Scenario 3: A Bloody Stalemate (with or without negotiations) But what will happen if, as currently seems likely, neither side emerges victorious anytime soon?
There is one scenario for Europe and Ukraine that would likely be almost as distasteful as a Russian victory: a partially frozen conflict, a deep wound in Europe’s side with new skirmishes daily. It is a plight that Ukraine has known since 2014 in the Donbas, but it would be far larger in this instance.
"The Russians still think they can control of all of Ukraine. And the Ukrainians are not willing to give up territory that the Russians have taken since the beginning of the war on February 24, 2022,” says Russia expert Angela Stent. "In that sense, we are further away from a peace agreement than ever before.” That, in turn, has led many in the West to demand that Ukraine, especially, must be forced into a diplomatic solution. According to one survey, around half of Germans believe that the government in Berlin should be doing more to find a diplomatic solution to the conflict, though it isn’t entirely clear what that might actually mean.
The end of the Korean War is seen by many as a model for a frozen conflict. In 1953, the armistice agreement created a 4-kilometer-wide demilitarized zone between the north and the south of the country, across which thousands of soldiers continue to face each other today. Lying between them are around a million landmines.

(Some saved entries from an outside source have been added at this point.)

<file path="src/hdl/eapg_pkg.sv">
package eapg_pkg;

  localparam int unsigned MaxPoints   = 63;
  localparam int unsigned CordicSteps = 18;
  localparam int unsigned QueueDepth  = 4;
  localparam int unsigned DivSteps    = 33;

  // Start value of the rotation, the inverse CORDIC gain in Q1.30.
  localparam logic signed [33:0] GainQ30 = 34'sd652032874;
  localparam logic signed [63:0] HalfQ30 = 64'sd536870912;
  localparam logic signed [33:0] QuarterTurn = 34'sd1073741824;
  localparam logic signed [33:0] HalfTurn    = 34'sd2147483648;
  localparam logic [16:0] FullTurn = 17'h10000;

  // One point as the front end hands it to the rotation engine.
  typedef struct packed {
    logic signed [31:0] center_x;
    logic signed [31:0] center_y;
    logic [30:0]        radius_x;
    logic [30:0]        radius_y;
    logic [31:0]        angle;
    logic [5:0]         index;
    logic               last;
  } item_t;

  typedef struct packed {
    logic full;
    logic empty;
  } queue_stat_t;

  // Arctangent of 2^-k in 2^-32 turn units, truncated.
  function automatic logic [31:0] atan_turn(input logic [4:0] k);
    logic [31:0] v;
    unique case (k)
      5'd0:  v = 32'h20000000;
      5'd1:  v = 32'h12E4051D;
      5'd2:  v = 32'h09FB385B;
      5'd3:  v = 32'h051111D4;
      5'd4:  v = 32'h028B0D43;
      5'd5:  v = 32'h0145D7E1;
      5'd6:  v = 32'h00A2F61E;
      5'd7:  v = 32'h00517C55;
      5'd8:  v = 32'h0028BE53;
      5'd9:  v = 32'h00145F2E;
      5'd10: v = 32'h000A2F98;
      5'd11: v = 32'h000517CC;
      5'd12: v = 32'h00028BE6;
      5'd13: v = 32'h000145F3;
      5'd14: v = 32'h0000A2F9;
      5'd15: v = 32'h0000517C;
      5'd16: v = 32'h000028BE;
      5'd17: v = 32'h0000145F;
      5'd18: v = 32'h00000A2F;
      5'd19: v = 32'h00000517;
      5'd20: v = 32'h0000028B;
      5'd21: v = 32'h00000145;
      5'd22: v = 32'h000000A2;
      5'd23: v = 32'h00000051;
      5'd24: v = 32'h00000028;
      5'd25: v = 32'h00000014;
      5'd26: v = 32'h0000000A;
      5'd27: v = 32'h00000005;
      5'd28: v = 32'h00000002;
      5'd29: v = 32'h00000001;
      default: v = 32'h00000000;
    endcase
    return v;
  endfunction

endpackage

</file>
<file path="src/hdl/eapg_queue.sv">
module eapg_queue import eapg_pkg::*; (
  input  logic        clk_i,
  input  logic        rst_ni,
  input  logic        push_i,
  input  item_t       item_i,
  input  logic        pop_i,
  output item_t       item_o,
  output queue_stat_t stat_o
);

  localparam int unsigned PtrW = $clog2(QueueDepth);

  item_t mem_q [QueueDepth];
  logic [PtrW-1:0] wr_q, rd_q;
  logic [PtrW:0]   cnt_q;

  assign stat_o.full  = (cnt_q == (PtrW+1)'(QueueDepth));
  assign stat_o.empty = (cnt_q == '0);
  assign item_o       = mem_q[rd_q];

  always_ff @(posedge clk_i) begin
    if (push_i) mem_q[wr_q] <= item_i;
  end

  always_ff @(posedge clk_i or negedge rst_ni) begin
    if (!rst_ni) begin
      wr_q  <= '0;
      rd_q  <= '0;
      cnt_q <= '0;
    end else begin
      if (push_i) wr_q <= wr_q + 1'b1;
      if (pop_i)  rd_q <= rd_q + 1'b1;
      if (push_i && !pop_i) begin
        cnt_q <= cnt_q + 1'b1;
      end else if (pop_i && !push_i) begin
        cnt_q <= cnt_q - 1'b1;
      end
    end
  end

endmodule

</file>
<file path="config.mk">
export PLATFORM = sky130hd
export DESIGN_NAME = eapg_queue
export DESIGN_NICKNAME = d
export VERILOG_FILES = /design/src/hdl/eapg_pkg.sv /design/src/hdl/eapg_queue.sv
export SDC_FILE = /design/constraint.sdc
export NUM_CORES = 1
export LEC_CHECK = 0
export ABC_AREA = 1
export BUFFER_PORTS_ARGS = -buffer_cell sky130_fd_sc_hd__buf_2
export CORE_MARGIN = 3
export CORE_UTILIZATION = 40
export DETAILED_ROUTE_END_ITERATION = 8
export SLEW_MARGIN = 25
export SYNTH_ARGS = -nofsm -noshare
export SYNTH_HDL_FRONTEND = slang
export SYNTH_SLANG_ARGS = --single-unit
</file>
<file path="constraint.sdc">
create_clock -name clk_i -period 5.64 [get_ports clk_i]
set_input_delay 0.846 -clock clk_i [delete_from_list [all_inputs] [get_ports clk_i]]
set_output_delay 0.846 -clock clk_i [all_outputs]
set_load 0.03 [all_outputs]
</file>
# Word level (Yosys, flattened, before mapping)
# Memories as Yosys holds them, arrays and structs flattened.
# Index checks and enable logic that the tools add are counted.
[totals]
ff_bits = 7
mem_bits_rw = 660
inputBits = 169
mem_count = 1
[mem_list]
columns = ["name", "depth", "word_bits", "read_ports", "rd_clocked_by_memory_dff", "wr", "line_no", "text"]
rows = [
  ["mem_q", 4, 165, 1, 0, 1, "eapg_queue.sv:13", "item_t mem_q [QueueDepth];"],
]
[op_classes]
addsub = 4
n_eq_ne = 1
n_mux = 4
reduce_logical = 6
[ops]
columns = ["operator", "count"]
rows = [
  ["$mux 3", 2],
  ["$add 2x1->2 const B", 2],
  ["$add 3x1->3 const B", 1],
  ["$eq 3x3->1 const B", 1],
  ["$logic_not 3->1", 1],
  ["$sub 3x1->3 const B", 1],
  ["$logic_and 1x1->1", 2],
  ["$logic_not 1->1", 2],
  ["$mux 1", 2],
  ["$reduce_bool 2->1", 1],
]

# Longest topological paths before layout
# Gate-level depths: netlist (run 1).
[depth]
ltp_word = 4
mapped_depth = 9

# Worst setup path after synthesis (run 1)
# No wires, ideal clock.
[synth_timing]
path_type = "input port to flip-flop"
from = "input port push_i"
to = "memory mem_q[0][0] (netlist bit) (enable)"
setup_ns = 0.518
arrival_ns = 4.327
required_time_ns = 5.122
path_slack_ns = 0.796
path_stages = 3
path_buffers = 1
cell_sequence = "clkbuf_1 nand2_1 inv_1"
[synth_between]
elab_chain_cells = 2
[synth_lines]
columns = ["item", "line_no", "text"]
rows = [
  ["from (decl)", "eapg_queue.sv:4", "input logic push_i,"],
  ["$mux 1", "eapg_queue.sv:22", "if (push_i) mem_q[wr_q] <= item_i;"],
  ["$mux 1 (not written as such)", "eapg_queue.sv:22", ""],
  ["to (decl)", "eapg_queue.sv:13", ""],
]
# Every way passes these cells.

==> results of run 1 <==
-- layer usage --
metal	share of wire (%)	wire length, microns	up-vias
li1	-	-	7560
met1	41	24360	7664
met2	50	29590	340
met3	5.4	3166	107
met4	2.7	1574	8
met5	0.089	52	-
-- cell usage after synthesis, drive strengths merged --
library cell / n / area, sq um
ha: 5 / 62.56
clkbuf: 34 / 127.6
nand3: 1 / 5.000
dfrtp: 7 / 175.2
o21ai: 1 / 5.000
nand4: 1 / 6.260
inv: 342 / 1284
o211ai: 330 / 3273
buf: 77 / 545.5
nand2: 508 / 1907
edfxtp: 660 / 19820
xnor2: 1 / 8.760
fa: 1 / 20.02
nor3: 2 / 10.01
xor2: 3 / 26.28
-- registers in the layout, summed over array words and instances (netlist names) --
name	count
wr_q	2
rd_q	2
cnt_q	3
mem_q	660
-- path summary, 6_finish.rpt --
kind	start	slack (ps)	cells after the start	endpoint
hold reg to reg	cnt_q[2]$_DFFE_PN0P_	520	2	cnt_q[2]$_DFFE_PN0P_
min in group clk_i	item_i[110]	440	1	mem_q[0][110]$_DFFE_PP_
max in group asynchronous	rst_ni	5370	1	rd_q[1]$_DFFE_PN0P_
setup / recovery	rd_q[1]$_DFFE_PN0P_	1870	5	item_o[143]
hold / removal	rst_ni	80	1	wr_q[1]$_DFFE_PN0P_
setup reg to reg	wr_q[1]$_DFFE_PN0P_	3270	5	mem_q[1][80]$_DFFE_PP_
-- metrics by stage --
| stage | hold WS, ps | power, W | setup slack (ps) |
|---|---|---|---|
| floorplan | 463.4 | 0.01235 | 795.6 |
| global placement | 481.1 | 0.01430 | 2211 |
| detailed placement | 517.6 | 0.01441 | 2415 |
| CTS | 21.88 | 0.01901 | 1746 |
| global route | 37.70 | 0.01974 | 1666 |
| finish | 78.31 | 0.01869 | 1865 |
-- worst max-delay path: cells and delay by family (launching register included) --
kind	cells	cell delay, ps
buffers and inverters	3	1350
DFF	1	680
AOI/OAI and AO/OA	1	140
and+or+nand+nor	1	80
-- cells by family after synthesis --
logic type               after synthesis  synth area share [%]
flip-flops                           667                 73.31
AND/OR/NAND/NOR                      512                 7.069
buffers and inverters                453                 7.175
AO/OA/AOI/OAI                        331                 12.02
adder cells (fa/ha/maj)                6                0.3028
XOR/XNOR                               4                0.1285
-- layout make-up --
| cell class | instances | area (sq um) |
|---|---|---|
| repair buffers | 365 | 2014 |
| inverters | 342 | 1319 |
| clock inverters | 43 | 419.2 |
| diodes | 9 | 22.52 |
| multi-input cells | 853 | 5324 |
| flip-flops and latches | 667 | 20000 |
| fillers | 5886 | 35300 |
| well taps | 873 | 1092 |
| clock buffers | 88 | 1904 |
-- report_power, final --
part	switching (W)	internal [W]	leakage [nW]
Clock	0.00196	0.00258	1.13
Sequential	0.000346	0.00649	6.14
Combinational	0.00533	0.00198	5.57
Total	0.00764	0.0111	12.8
==> results.cfg, run 1 <==
[floorplanning]
fp.dieW_microns = 267.1
dieArea_sq_um = 71360
initial_core_util_pct = 40.47
dieHeight_microns = 267.1
placement_rows = 95
io_pins = 336
coreArea_sq_um = 67400

[logic_synthesis]
synth.distinct_cells = 19
synth-seq-area-share_pct = 73.31
syn-num-nets = 2148
syn_area_per_cell_sq_um = 13.82
ys_warn_count = 0
ys_seq_elements = 667
syn_area_sq_um = 27270
synthCells = 1973

[sta]
tightest_slew_ps = 927.4
rsz0062_at_grt = false
period_needed_ps = 3775
maxSlewHeadroom_pct = 38.17
period_share_pct = 66.93
finalSetupTns_ps = 0
hold_viol_final = 0
setup_viol = 0
skew_ps = 26.68
max_freq_mhz = 264.9
final_max_slew_viol_count = 0

[clock_network]
numClockSinks = 667
htreeDepth = 3
cts_tree = yes
path_clk_slew_ps = 60
cts_buffer_depth = 3
postCtsSetupBuffers = 0
postCtsHoldBufs = 0
cts-root-buf = clkbuf_16
insertion_delay_ps = 620
numCtsBuffers = 74
cts_resized = 0

[setup_path]
cp_slowest_cell = dfrtp_4
cpPeakStageDelay_ps = 680
critPathMaxFanout = 106
critPathKind = flip-flop to output pin
critPathCaptureType = output pin
startpoint_type = flip-flop
required_ps = 4790
cp.arrival_ps = 2930
crit_chain = inv_12 -> buf_4 -> o211ai_2 -> nand2_1 -> buf_2

[hold_path]
hold_path_class = primary input to asynchronous set/reset pin

[route]
drtAntennaViolNets = 0
post_drt_wl_per_cell_microns = 18.13
post-route-drc-count = 0
dr_total_vias = 15680
drtPass1Iterations = 5
viasPerCell = 4.839
wirelength_mm = 58.75
first_iter_violations = 1049

[global_route]
grt_max_degree = 107
overflow = 0
groute.usage.overall_pct = 16.23
grt_util_met3_pct = 4.015
globalRouteMet1Util_pct = 20.04
grt_pass1_wl_mm = 89.52
grt.busiest_layer = met2
antenna_found_initial = 12
gr-usage-met2_pct = 27.84
grt_pass1_vias = 15500

[placement]
dp_hpwl_mm = 34.78
io_buffers = 335
place.gp.congestion = 0.7722
dp.cells = 3100
post_dp_cell_area_sq_um = 29750

[finish]
final_cell_mix = 660 x edfxtp_1, 508 x nand2_1, 337 x inv_1
final_common_cell = edfxtp_1
final_util_pct = 47.62
drive_gt1_share_pct = 26.76
finalInstanceArea_sq_um = 32100
area_delta_synth_final_pct = 17.68
final_cells = 3240
fin_nets = 2478

[status]
status = finished clean

[run]
maxCapViolations = 0

[power]
power.density_nw_per_um2 = 582.2
p_leak_nw = 12.83
max-vdd-ir-drop_v = 0.0004249
Power figures use the tool's default switching activity.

There are some in the U.S. administration who would like to see just such a solution for Ukraine – an outcome that would, they argue, involve "turning Ukraine into a porcupine.” The concept calls for Ukraine’s defenses to be upgraded to the point that Russia would no longer even dream of calling the country’s national borders into question – borders which will have been drawn as the negotiating table or which run along a cease-fire line.
For the time being, the political line adhered to by politicians in both Berlin and Washington continues to be that it is completely up to Ukraine to decide when the time for diplomacy has come. "We have to put the Ukrainians in the best possible position at the negotiating table,” says the senior State Department official. But a halfway serious offer from Putin would almost certainly unleash a debate in many countries that currently support Kyiv. "The challenge yet to come is: What happens if, at a later point, the Russian leadership chooses to offer some kind of cease-fire?” asks military expert Kofman. "That is when we will find out who is who.”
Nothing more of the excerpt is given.